By Kylie Elliott
My first glimpse of yoga was in a private session with Alan Goode. After discussing the physical challenges that I was facing Alan said “Okay. Let’s see what you CAN do”. He knelt down and sat on a block, interlaced his fingers, turned is palms away from his face and raised his hands above his head. ‘Parvatanasana in Virasana’. I gingerly knelt down beside him, interlaced my fingers and raised my hands. I felt overwhelmed as I faced my broken body for the first time in years. My hands reached my forehead and stopped, the sensation I felt was so intense.
That day Alan taught me a sequence known as the Virasana cycle (Parvatanasana in Virasana, Adho mukha svanasana (AMS), Gomukhasana in Virasana, AMS, Garudasana in Virasana, AMS). As we worked Alan spoke to me about the ksoas, the layers of experience. He guided me to moderate my efforts and to observe my senses. I went away with my little sequence and an invitation to join the Remedial Program.
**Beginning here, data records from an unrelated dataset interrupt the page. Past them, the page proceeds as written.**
<file path="config.mk">
export PLATFORM = sky130hd
export DESIGN_NAME = clock_date_field_adjuster_flat
export DESIGN_NICKNAME = d
export VERILOG_FILES = /design/src/hdl/cda_pkg.sv /design/src/hdl/cda_if.sv /design/src/hdl/clock_date_field_adjuster.sv /design/src/flat_wrapper.sv
export SDC_FILE = /design/constraint.sdc
export NUM_CORES = 1
export LEC_CHECK = 0
export BUFFER_PORTS_ARGS = -buffer_cell sky130_fd_sc_hd__buf_2
export CORE_MARGIN = 2
export CORE_UTILIZATION = 40
export CTS_CLUSTER_SIZE = 24
export DETAILED_ROUTE_END_ITERATION = 16
export PLACE_DENSITY = 0.57
export SYNTH_ARGS = -nofsm -noshare
export SYNTH_HDL_FRONTEND = slang
export SYNTH_SLANG_ARGS = --single-unit
</file>
<file path="constraint.sdc">
create_clock -name clk_i -period 5.6 [get_ports clk_i]
set_input_delay 0.56 -clock clk_i [delete_from_list [all_inputs] [get_ports clk_i]]
set_output_delay 0.56 -clock clk_i [all_outputs]
set_load 0.005 [all_outputs]
</file>
<file path="src/hdl/cda_pkg.sv">
// Package with the beat types, field codes and month length table of the date adjuster.
`timescale 1ns / 1ps
package cda_pkg;

  // Item kinds.
  localparam logic [1:0] KindLoad = 2'd0;
  localparam logic [1:0] KindUp   = 2'd1;
  localparam logic [1:0] KindDown = 2'd2;

  // Field codes; FieldLoad reports a full load.
  localparam logic [2:0] FieldHour   = 3'd0;
  localparam logic [2:0] FieldMinute = 3'd1;
  localparam logic [2:0] FieldDay    = 3'd2;
  localparam logic [2:0] FieldMonth  = 3'd3;
  localparam logic [2:0] FieldYear   = 3'd4;
  localparam logic [2:0] FieldLoad   = 3'd5;

  // Field limits.
  localparam logic [4:0] HourMax   = 5'd23;
  localparam logic [5:0] MinuteMax = 6'd59;
  localparam logic [3:0] MonthMax  = 4'd12;
  localparam logic [6:0] YearMax   = 7'd99;
  localparam logic [4:0] LeapFeb   = 5'd29;

  typedef struct packed {
    logic [1:0] kind;
    logic [2:0] field_select;
    logic [4:0] load_hour;
    logic [5:0] load_minute;
    logic [4:0] load_day;
    logic [3:0] load_month;
    logic [6:0] load_year;
  } cda_in_t;

  typedef struct packed {
    logic [4:0] hour_out;
    logic [5:0] minute_out;
    logic [4:0] day_out;
    logic [3:0] month_out;
    logic [6:0] year_out;
    logic [2:0] changed_field;
    logic       day_clamped;
  } cda_out_t;

  // Days in a month; a month code outside 1..12 counts as January.
  // February has 29 days when the two-digit year is a multiple of four.
  function automatic logic [4:0] month_len(logic [3:0] month, logic [6:0] year);
    logic [4:0] len;
    len = 5'd31;
    case (month) inside
      4'd2:                      len = (year[1:0] == 2'b00) ? LeapFeb : 5'd28;
      4'd4, 4'd6, 4'd9, 4'd11:   len = 5'd30;
      default:                   len = 5'd31;
    endcase
    return len;
  endfunction

endpackage

</file>
<file path="src/hdl/cda_if.sv">
// Valid/ready channel interfaces for the input and result beats.
`timescale 1ns / 1ps
interface cda_in_if;
  logic             valid;
  logic             ready;
  cda_pkg::cda_in_t data;

  modport source (output valid, output data, input ready);
  modport sink   (input valid, input data, output ready);
endinterface

interface cda_out_if;
  logic              valid;
  logic              ready;
  cda_pkg::cda_out_t data;

  modport source (output valid, output data, input ready);
  modport sink   (input valid, input data, output ready);
endinterface

</file>
<file path="src/hdl/clock_date_field_adjuster.sv">
// Top level of the clock and calendar field adjuster.
// Path: an accepted input beat is held in the input register, and one combinational
// pass feeds its result into the result register.
// Throughput: one input beat per cycle while the result channel is not stalled; the
// held time and date update from the input register as each beat moves on.
// Reset: the time and date return to 00:00, day 1, month 1, year 0, and both
// stages are emptied.
`timescale 1ns / 1ps
module clock_date_field_adjuster (
  input logic       clk_i,
  input logic       rst_ni,
  cda_in_if.sink    in_i,
  cda_out_if.source out_o
);
  import cda_pkg::*;

  // Pipeline control and registers.
  logic       in_valid_q;
  cda_in_t    in_data_q;
  logic       out_valid_q;
  cda_out_t   out_data_q;
  logic       out_load;
  logic       in_load;

  // Held time and date.
  logic [4:0] hour_q,   hour_d;
  logic [5:0] minute_q, minute_d;
  logic [4:0] day_q,    day_d;
  logic [3:0] month_q,  month_d;
  logic [6:0] year_q,   year_d;

  logic       result_ok;
  logic       fit_day;
  logic [4:0] day_pre;
  logic [4:0] len_cur;
  logic [4:0] len_new;
  logic       clamp;

  // The result stage takes a beat when it is empty or being drained.
  assign out_load   = !out_valid_q || out_o.ready;
  assign in_load    = !in_valid_q || out_load;
  assign in_i.ready = in_load;

  // Unused kinds and unused fields give no result and leave the state alone.
  assign result_ok = (in_data_q.kind == KindLoad) ||
                     (((in_data_q.kind == KindUp) || (in_data_q.kind == KindDown)) &&
                      (in_data_q.field_select <= FieldYear));

  // A day step wraps at the length of the month that is held now.
  assign len_cur = month_len(month_q, year_q);

  // Next field values before the day is fitted to the month.
  always_comb begin
    hour_d   = hour_q;
    minute_d = minute_q;
    day_pre  = day_q;
    month_d  = month_q;
    year_d   = year_q;
    fit_day  = 1'b0;
    if (in_data_q.kind == KindLoad) begin
      hour_d   = (in_data_q.load_hour > HourMax) ? HourMax : in_data_q.load_hour;
      minute_d = (in_data_q.load_minute > MinuteMax) ? MinuteMax : in_data_q.load_minute;
      day_pre  = (in_data_q.load_day == 5'd0) ? 5'd1 : in_data_q.load_day;
      month_d  = (in_data_q.load_month == 4'd0) ? 4'd1 :
                 ((in_data_q.load_month > MonthMax) ? MonthMax : in_data_q.load_month);
      year_d   = (in_data_q.load_year > YearMax) ? YearMax : in_data_q.load_year;
      fit_day  = 1'b1;
    end else if (in_data_q.kind == KindUp) begin
      case (in_data_q.field_select)
        FieldHour:   hour_d   = (hour_q >= HourMax) ? 5'd0 : hour_q + 5'd1;
        FieldMinute: minute_d = (minute_q >= MinuteMax) ? 6'd0 : minute_q + 6'd1;
        FieldDay:    day_pre  = (day_q >= len_cur) ? 5'd1 : day_q + 5'd1;
        FieldMonth: begin
          month_d = (month_q >= MonthMax) ? 4'd1 : month_q + 4'd1;
          fit_day = 1'b1;
        end
        FieldYear: begin
          year_d  = (year_q >= YearMax) ? 7'd0 : year_q + 7'd1;
          fit_day = 1'b1;
        end
        default: ;
      endcase
    end else begin
      case (in_data_q.field_select)
        FieldHour:   hour_d   = (hour_q == 5'd0) ? HourMax : hour_q - 5'd1;
        FieldMinute: minute_d = (minute_q == 6'd0) ? MinuteMax : minute_q - 6'd1;
        FieldDay:    day_pre  = (day_q > 5'd1) ? day_q - 5'd1 : len_cur;
        FieldMonth: begin
          month_d = (month_q > 4'd1) ? month_q - 4'd1 : MonthMax;
          fit_day = 1'b1;
        end
        FieldYear: begin
          year_d  = (year_q == 7'd0) ? YearMax : year_q - 7'd1;
          fit_day = 1'b1;
        end
        default: ;
      endcase
    end
  end

  // A load, month or year change pulls the day down to the new month length.
  assign len_new = month_len(month_d, year_d);
  assign clamp   = fit_day && (day_pre > len_new);
  assign day_d   = clamp ? len_new : day_pre;

  // Input register.
  always_ff @(posedge clk_i or negedge rst_ni) begin
    if (!rst_ni) begin
      in_valid_q <= 1'b0;
    end else if (in_load) begin
      in_valid_q <= in_i.valid;
    end
  end

  always_ff @(posedge clk_i) begin
    if (in_load && in_i.valid) begin
      in_data_q <= in_i.data;
    end
  end

  // Held state updates when a valid item that gives a result leaves the input register.
  always_ff @(posedge clk_i or negedge rst_ni) begin
    if (!rst_ni) begin
      hour_q   <= 5'd0;
      minute_q <= 6'd0;
      day_q    <= 5'd1;
      month_q  <= 4'd1;
      year_q   <= 7'd0;
    end else if (in_valid_q && out_load && result_ok) begin
      hour_q   <= hour_d;
      minute_q <= minute_d;
      day_q    <= day_d;
      month_q  <= month_d;
      year_q   <= year_d;
    end
  end

  // Result register.
  always_ff @(posedge clk_i or negedge rst_ni) begin
    if (!rst_ni) begin
      out_valid_q <= 1'b0;
    end else if (out_load) begin
      out_valid_q <= in_valid_q && result_ok;
    end
  end

  always_ff @(posedge clk_i) begin
    if (out_load && in_valid_q && result_ok) begin
      out_data_q.hour_out      <= hour_d;
      out_data_q.minute_out    <= minute_d;
      out_data_q.day_out       <= day_d;
      out_data_q.month_out     <= month_d;
      out_data_q.year_out      <= year_d;
      out_data_q.changed_field <= (in_data_q.kind == KindLoad) ? FieldLoad
                                                               : in_data_q.field_select;
      out_data_q.day_clamped   <= clamp;
    end
  end

  assign out_o.valid = out_valid_q;
  assign out_o.data  = out_data_q;

  // The held date always stays a real calendar date.
  a_month_range: assert property (@(posedge clk_i) disable iff (!rst_ni)
    (month_q >= 4'd1) && (month_q <= MonthMax))
    else $error("month left 1..12");

  a_day_range: assert property (@(posedge clk_i) disable iff (!rst_ni)
    (day_q >= 5'd1) && (day_q <= month_len(month_q, year_q)))
    else $error("day outside month length");

  a_time_range: assert property (@(posedge clk_i) disable iff (!rst_ni)
    (hour_q <= HourMax) && (minute_q <= MinuteMax) && (year_q <= YearMax))
    else $error("hour, minute or year out of range");

  // Only a load, month or year change can pull the day down.
  a_clamp_source: assert property (@(posedge clk_i) disable iff (!rst_ni)
    (out_valid_q && out_data_q.day_clamped) |->
      ((out_data_q.changed_field == FieldLoad) || (out_data_q.changed_field == FieldMonth) ||
       (out_data_q.changed_field == FieldYear)))
    else $error("day clamp on a field that cannot clamp");

  // A result beat mirrors the held state it produced.
  a_out_matches_state: assert property (@(posedge clk_i) disable iff (!rst_ni)
    $rose(out_valid_q) |-> ((out_data_q.day_out == day_q) && (out_data_q.month_out == month_q)
                           && (out_data_q.hour_out == hour_q)))
    else $error("result beat differs from held state");

endmodule
</file>
<file path="src/flat_wrapper.sv">
// flat-port wrapper written by rule: the top's interface ports become plain ports
module clock_date_field_adjuster_flat import cda_pkg::*;
  (clk_i, rst_ni, in_i_valid, in_i_data, in_i_ready, out_o_valid, out_o_data, out_o_ready);
  cda_in_if in_i_i ();
  cda_out_if out_o_i ();
  input logic clk_i;
  input logic rst_ni;
  input wire logic [$bits(in_i_i.valid)-1:0] in_i_valid;
  input wire logic [$bits(in_i_i.data)-1:0] in_i_data;
  output wire logic [$bits(in_i_i.ready)-1:0] in_i_ready;
  output wire logic [$bits(out_o_i.valid)-1:0] out_o_valid;
  output wire logic [$bits(out_o_i.data)-1:0] out_o_data;
  input wire logic [$bits(out_o_i.ready)-1:0] out_o_ready;
  assign in_i_i.valid = in_i_valid;
  assign in_i_i.data = in_i_data;
  assign in_i_ready = in_i_i.ready;
  assign out_o_valid = out_o_i.valid;
  assign out_o_data = out_o_i.data;
  assign out_o_i.ready = out_o_ready;
  clock_date_field_adjuster u_core (.clk_i(clk_i), .rst_ni(rst_ni), .in_i(in_i_i), .out_o(out_o_i));
endmodule
</file>
==> metrics, run 1 <==
crit path max fanout=8; Worst Setup End Kind=register; Total Routed Length=12.3 mm; Placed Cells=729; clk sinks=92; Req. time, crit path=5.83 ns; initial antenna violation count=0; Post-Syn Area=0.00524 sq mm; routability congestion estimate=0.865; die height=118 um; later-pin clock latency in the skew report=0.35 ns; proportion of layout cells with a drive suffix above 1=22.2%; vias post-DR=4128; Syn Area/Cell=10.2 sq um; Final Setup Violations=0; largest net degree at the start of global routing=43; Hold Crit Class=input pin to asynchronous set/reset pin; router iterations before antenna repair=4; sequential share of the synthesized area=50.0%; Post-CTS Setup Repair Bufs=0; Layout Cells excl Fill=745; via/cell ratio=5.54; Final Power=2780 uW; startpoint class of the critical path=register; number of synthesized flops with an enable pin=63; period utilization=82.4%; Final Hold Vio Count=0; Setup CP Type=register to register; area of the core=0.0127 sq mm; synth-to-layout area growth=15.6%; Synth Flop Type=edfxtp_1; total of max-cap violations=0; Post-Syn Instances=513; Pwr Density=459 mW/mm^2; WL/cell=16.5 um; Setup TNS=0 ns; Synth area leader=edfxtp_1; max_slew headroom=39.3%; GR Overflow Total=0; ANT nets after route=0; synth top area cells=edfxtp_1, dfrtp_1, ha_1, mux2_2, nand2_1; Remaining DRCs=0; Max VDD drop=0.213 mV; first-pass GRT wire length=20.2 mm; commonest non-fill, non-tap cell in the layout=buf_2; NumNets Final=625; Rows=41; register area=0.00262 sq mm; share of the synthesized area in the top cell type=36.1%; die area=0.0140 sq mm; Worst EP arrival=4.85 ns; register clock-pin slew on the reported worst setup and hold paths=0.06 ns; Fmax=217 MHz; DIE WIDTH=118 um; Global Route Usage Sum=18.3%; post-route minimum period=4.61 ns; Yosys warning total=0; most frequent cells in the layout=buf_2, edfxtp_1, nand2_1; root buffer cell=clkbuf_16; PostCTS Resize Cnt=0; I/O Buffers=68; Diodes inserted=0; Pleak=0.00239 uW; CTS tree=yes; CTS H-tree lvls=3; area of the multi-input gates=0.00238 sq mm; fraction of registers with async set/reset=31.5%; DPL Wire Length=8.26 mm; # fillers=1222; clk buf depth=2; vias in the first global route=3931; RSZ-0062 raised after global routing=false; I/O Pins=69; Yosys reg bits=92; Yosys cell types=70; measured slew at the worst slew-check pin=0.909 ns; Iter 0 DRT Violations=253; status=finished clean; Initial Util=41.2%; CTS Hold Bufs=0; Net Count, Synth=570; Slew Limit Fails=0; total clock buffers created by CTS=9; Layout Skew=0.00618 ns
-- logic make-up (layout without fill, tap and decap cells) --
family	after synthesis	in the layout	share of synthesized area (%)
AO/OA/AOI/OAI	146	146	18.6
XOR/XNOR	6	6	1.00
adder cells (fa/ha/maj)	21	21	5.01
buffers and inverters	61	121	4.58
flip-flops	92	92	50.0
multiplexers	20	20	4.42
AND/OR/NAND/NOR	167	167	16.3
-- state kept, by name, indices dropped and copies added (netlist names) --
register            count
u_core.hour_q           5
u_core.out_o.data      31
u_core.out_o.valid      1
u_core.in_data_q       32
u_core.day_q            5
u_core.in_valid_q       1
u_core.minute_q         6
u_core.year_q           7
u_core.month_q          4
-- critical path, cell delays in order, from the launching register on --
cell	delay [ns]
dfrtp_1	0.47
inv_1	0.13
ha_1	0.25
nand2b_1	0.09
a22oi_1	0.06
o22a_1	0.25
ha_1	0.28
nand2b_1	0.14
o21ai_0	0.16
nor2_1	0.18
a221oi_1	0.10
o311ai_0	0.58
inv_1	0.11
ha_1	0.31
a21oi_1	0.12
o31ai_1	0.09
or4_4	0.55
clkinv_2	0.08
mux2_4	0.30
mux2_4	0.25
-- where the power goes --
group	leakage (uW)	internal, uW	switching, uW
logic	0.00128	437	517
clock network	0.000163	435	250
registers	0.000947	908	237
-- layer usage --
layer  vias up  track usage, %  part of all wire, %
met5         -               0                    0
met4         0            8.26                  1.7
met3        14            2.85                  4.7
met2       122            29.8                   48
met1      1966            24.1                   46
li1       2026               -                    -
-- metrics by stage --
step	setup slack [ns]	utilization (%)	hold WS (ns)	cell area (sq um)
2_1_floorplan	1.51	-	0.264	5240
3_3_place_gp	1.18	45.0	0.510	5720
3_5_place_dp	0.997	45.0	0.508	5720
4_1_cts	1.00	47.6	0.324	6060
5_1_grt	0.672	47.6	0.346	6060
6_report	0.986	47.6	0.303	6060
-- final cells by class --
cell class	instances	share of cell area (%)
Tap cell	172	3.55
Multi-Input combinational cell	360	39.3
Sequential cell	92	43.3
Inverter	30	1.88
Clock buffer	11	3.84
Clock inverter	5	1.65
Timing Repair Buffer	75	6.49
-- cell usage after synthesis (3+ instances only) --
| master | instances |
|---|---|
| o311a_1 | 3 |
| o21ai_1 | 10 |
| and3_1 | 5 |
| nand2b_1 | 10 |
| o22a_1 | 5 |
| nor2_1 | 34 |
| a221oi_1 | 3 |
| a31oi_1 | 9 |
| or3_1 | 4 |
| nor3_1 | 14 |
| o221ai_1 | 3 |
| ha_1 | 21 |
| a21oi_1 | 31 |
| nand2_1 | 44 |
| edfxtp_1 | 63 |
| dfrtp_1 | 27 |
| o211ai_1 | 3 |
| xnor2_1 | 5 |
| o31ai_1 | 7 |
| nand4_1 | 4 |
| inv_1 | 29 |
| buf_2 | 8 |
| buf_1 | 3 |
| a211oi_1 | 4 |
| clkbuf_1 | 20 |
| and2_1 | 3 |
| nor2b_1 | 4 |
| nand3_1 | 20 |
| o21ai_0 | 31 |
| nor3b_2 | 3 |
| mux2_2 | 17 |
| o2bb2ai_1 | 3 |
| nor3b_1 | 3 |
| or2_2 | 6 |
-- path summary, 6_finish.rpt --
path	start	end	slack, ns	cells past startpoint
max in group asynchronous	rst_ni	u_core.minute_q[5]$_DFFE_PN0P_	4.79	1
worst min register to register	u_core.in_valid_q$_DFFE_PN0N_	u_core.in_valid_q$_DFFE_PN0N_	0.52	2
worst min-delay path	rst_ni	u_core.day_q[2]$_DFFE_PN0P_	0.30	1
min in group clk_i	in_i_data[17]	u_core.in_data_q[17]$_DFFE_PP_	0.38	1
worst max register to register	u_core.year_q[0]$_DFFE_PN0P_	u_core.day_q[1]$_DFFE_PN0P_	0.99	19
worst max-delay path	u_core.year_q[0]$_DFFE_PN0P_	u_core.day_q[1]$_DFFE_PN0P_	0.99	19
Power figures use the tool's default switching activity.
==> run 2, diff against run 1 <==
==> constraint.sdc (replaced) <==
create_clock -name clk_i -period 4.8 [get_ports clk_i]
set_input_delay 0.48 -clock clk_i [delete_from_list [all_inputs] [get_ports clk_i]]
set_output_delay 0.48 -clock clk_i [all_outputs]
set_load 0.005 [all_outputs]
==> metrics, run 2 (synthesized netlist as in run 1, its figures left out) <==
Setup CP Type=register to register; pre-CTS setup slack=0.289 ns; Rows=41; Remaining DRCs=0; Final Hold Vio Count=0; switching power=1190 uW; GR Overflow Total=0; Initial Util=41.2%; vias post-DR=4192; root buffer cell=clkbuf_16; sw frac=36.9%; Worst Setup End Kind=register; Max VDD drop=0.273 mV; vias in the first global route=3893; clk buf depth=2; DPL Wire Length=8.65 mm; Worst EP arrival=4.61 ns; Hold Crit Class=input pin to asynchronous set/reset pin; Pwr Density=530 mW/mm^2; Crit path largest cell delay=0.54 ns; die height=118 um; measured slew at the worst slew-check pin=0.869 ns; register share of total power=41.3%; Post-CTS Setup Repair Bufs=0; post-route minimum period=4.37 ns; Pleak=0.00241 uW; critical-path cell list=inv_1, ha_1, nand2b_1, a22oi_1, o22a_1, ha_1, nand2b_1, o21ai_1, nor2_1, a221oi_1, o311ai_1, inv_1, ha_1, a21oi_1, o31ai_1, or4_4, clkinv_2, mux2_4, mux2_4; startpoint class of the critical path=register; Int Pwr=2030 uW; power share of the combinational group=35.2%; DIE WIDTH=118 um; via/cell ratio=5.58; Global Route Usage Sum=18.2%; Slew Limit Fails=0; Layout Cells excl Fill=751; Largest register FFs=32; total clock buffers created by CTS=9; first-pass GRT wire length=20.2 mm; NumNets Final=631; CP dominant cell by count=ha_1; R2R Setup Slk=0.43 ns; router iterations before antenna repair=5; Layout Skew=0.00958 ns; Placed Cells=735; largest net degree at the start of global routing=33; Diodes inserted=0; PostCTS Resize Cnt=0; synth-to-layout area growth=16.1%; worst setup margin=0.425 ns; Iter 0 DRT Violations=282; total of max-cap violations=0; clock share of power=23.5%; Critical-path top delay cell=or4_4; Setup TNS=0 ns; Top reg by flops=u_core.in_data_q; Total Routed Length=12.3 mm; ANT nets after route=0; die area=0.0140 sq mm; routability congestion estimate=0.908; CTS H-tree lvls=3; register clock-pin slew on the reported worst setup and hold paths=0.07 ns; max_slew headroom=41.6%; Fmax=229 MHz; crit path max fanout=8; period utilization=91.1%; critical path buffer and inverter count=3; proportion of layout cells with a drive suffix above 1=23.1%; later-pin clock latency in the skew report=0.35 ns; status=finished clean; RSZ-0062 raised after global routing=false; I/O Buffers=68; CP top delay family=compound AO/OA/AOI/OAI gates; WL/cell=16.4 um; Final Setup Violations=0; CTS tree=yes; FF-to-FF End=u_core.day_q[1]$_DFFE_PN0P_; area of the core=0.0127 sq mm; Req. time, crit path=5.03 ns; I/O Pins=69; initial antenna violation count=0; CTS Hold Bufs=0; R2R Path Start=u_core.year_q[0]$_DFFE_PN0P_; most frequent cells in the layout=buf_2, edfxtp_1, nand2_1; commonest non-fill, non-tap cell in the layout=buf_2; cells on worst reg2reg path=19; clk sinks=92
[run 2: cell types whose count changed in the layout (fill, tap and decap cells not counted)]
| cell | before | now |
|---|---|---|
| bufinv_16 | 3 | 2 |
| clkinv_4 | 0 | 1 |
| clkbuf_1 | 2 | 1 |
| o21ai_1 | 10 | 11 |
| o311ai_0 | 2 | 1 |
| o311ai_1 | 0 | 1 |
| inv_6 | 0 | 1 |
| o21ai_0 | 31 | 30 |
| buf_4 | 7 | 13 |
[run 2: worst reg2reg max path: cells and delay by family, from the launching register on]
family,cells,cell delay (ns)
AO/OA/AOI/OAI,7,1.21
AND/OR/NAND/NOR,4,0.90
adder cells (fa/ha/maj),3,0.78
multiplexers,2,0.56
flip-flops,1,0.49
buffers and inverters,3,0.32
[run 2: how the worst max path moves through the flow]
stage / startpoint / end / slack, ns / depth (start not counted)
final: u_core.year_q[0]$_DFFE_PN0P_ / u_core.day_q[1]$_DFFE_PN0P_ / 0.43 / 19
after global routing: u_core.year_q[0]$_DFFE_PN0P_ / u_core.day_q[1]$_DFFE_PN0P_ / 0.07 / 21
after CTS: u_core.year_q[0]$_DFFE_PN0P_ / u_core.day_q[1]$_DFFE_PN0P_ / 0.26 / 19
after detailed placement: u_core.year_q[0]$_DFFE_PN0P_ / u_core.day_q[1]$_DFFE_PN0P_ / 0.29 / 19
after global placement: u_core.year_q[0]$_DFFE_PN0P_ / u_core.day_q[1]$_DFFE_PN0P_ / 0.45 / 19
after floorplan: u_core.month_q[0]$_DFFE_PN1P_ / u_core.day_q[1]$_DFFE_PN0P_ / 0.71 / 18
[run 2: power groups by stage]
stage	Combinational [uW]	Clock [uW]	Sequential (uW)
after detailed placement	1120	0	1340
after global routing	1290	815	1370
after floorplan	956	0	1200
after global placement	1110	0	1330
final	1130	759	1330
after CTS	1130	780	1320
It had taken me a long time to get to Yoga Mandir. I had been in pain for over a decade and so I was motivated to practice daily. The Virasana cycle was soon joined by other asana that I learnt in my classes, but for at least two years this was always included in my daily practice. Over time my ability to perform the Virasana cycle gradually improved and yes, my hands finally ended up over my head. But the reason I kept practicing this cycle and still include it regularly in my practice is what it does for my mind. When I don’t think that I can practice, I just have to get onto the mat. As soon as I start, the Virasana cycle is so well known, so much a part of my practice experience, that it can quickly bring me to a place of calmness and clarity.
Practicing the Virasana cycle allows me to check in with my body, mind and emotions. What I experience is always different, but the state that I enter is constant. I love that I can practice this cycle anywhere, even when camping. But most of all I value the way it reminds me of the lessons that I first learnt when I entered the Institute. These lessons have taught me to observe what drives me, sometimes to illness and injury, to let go of my fears and desires, and to work with moderation and restraint.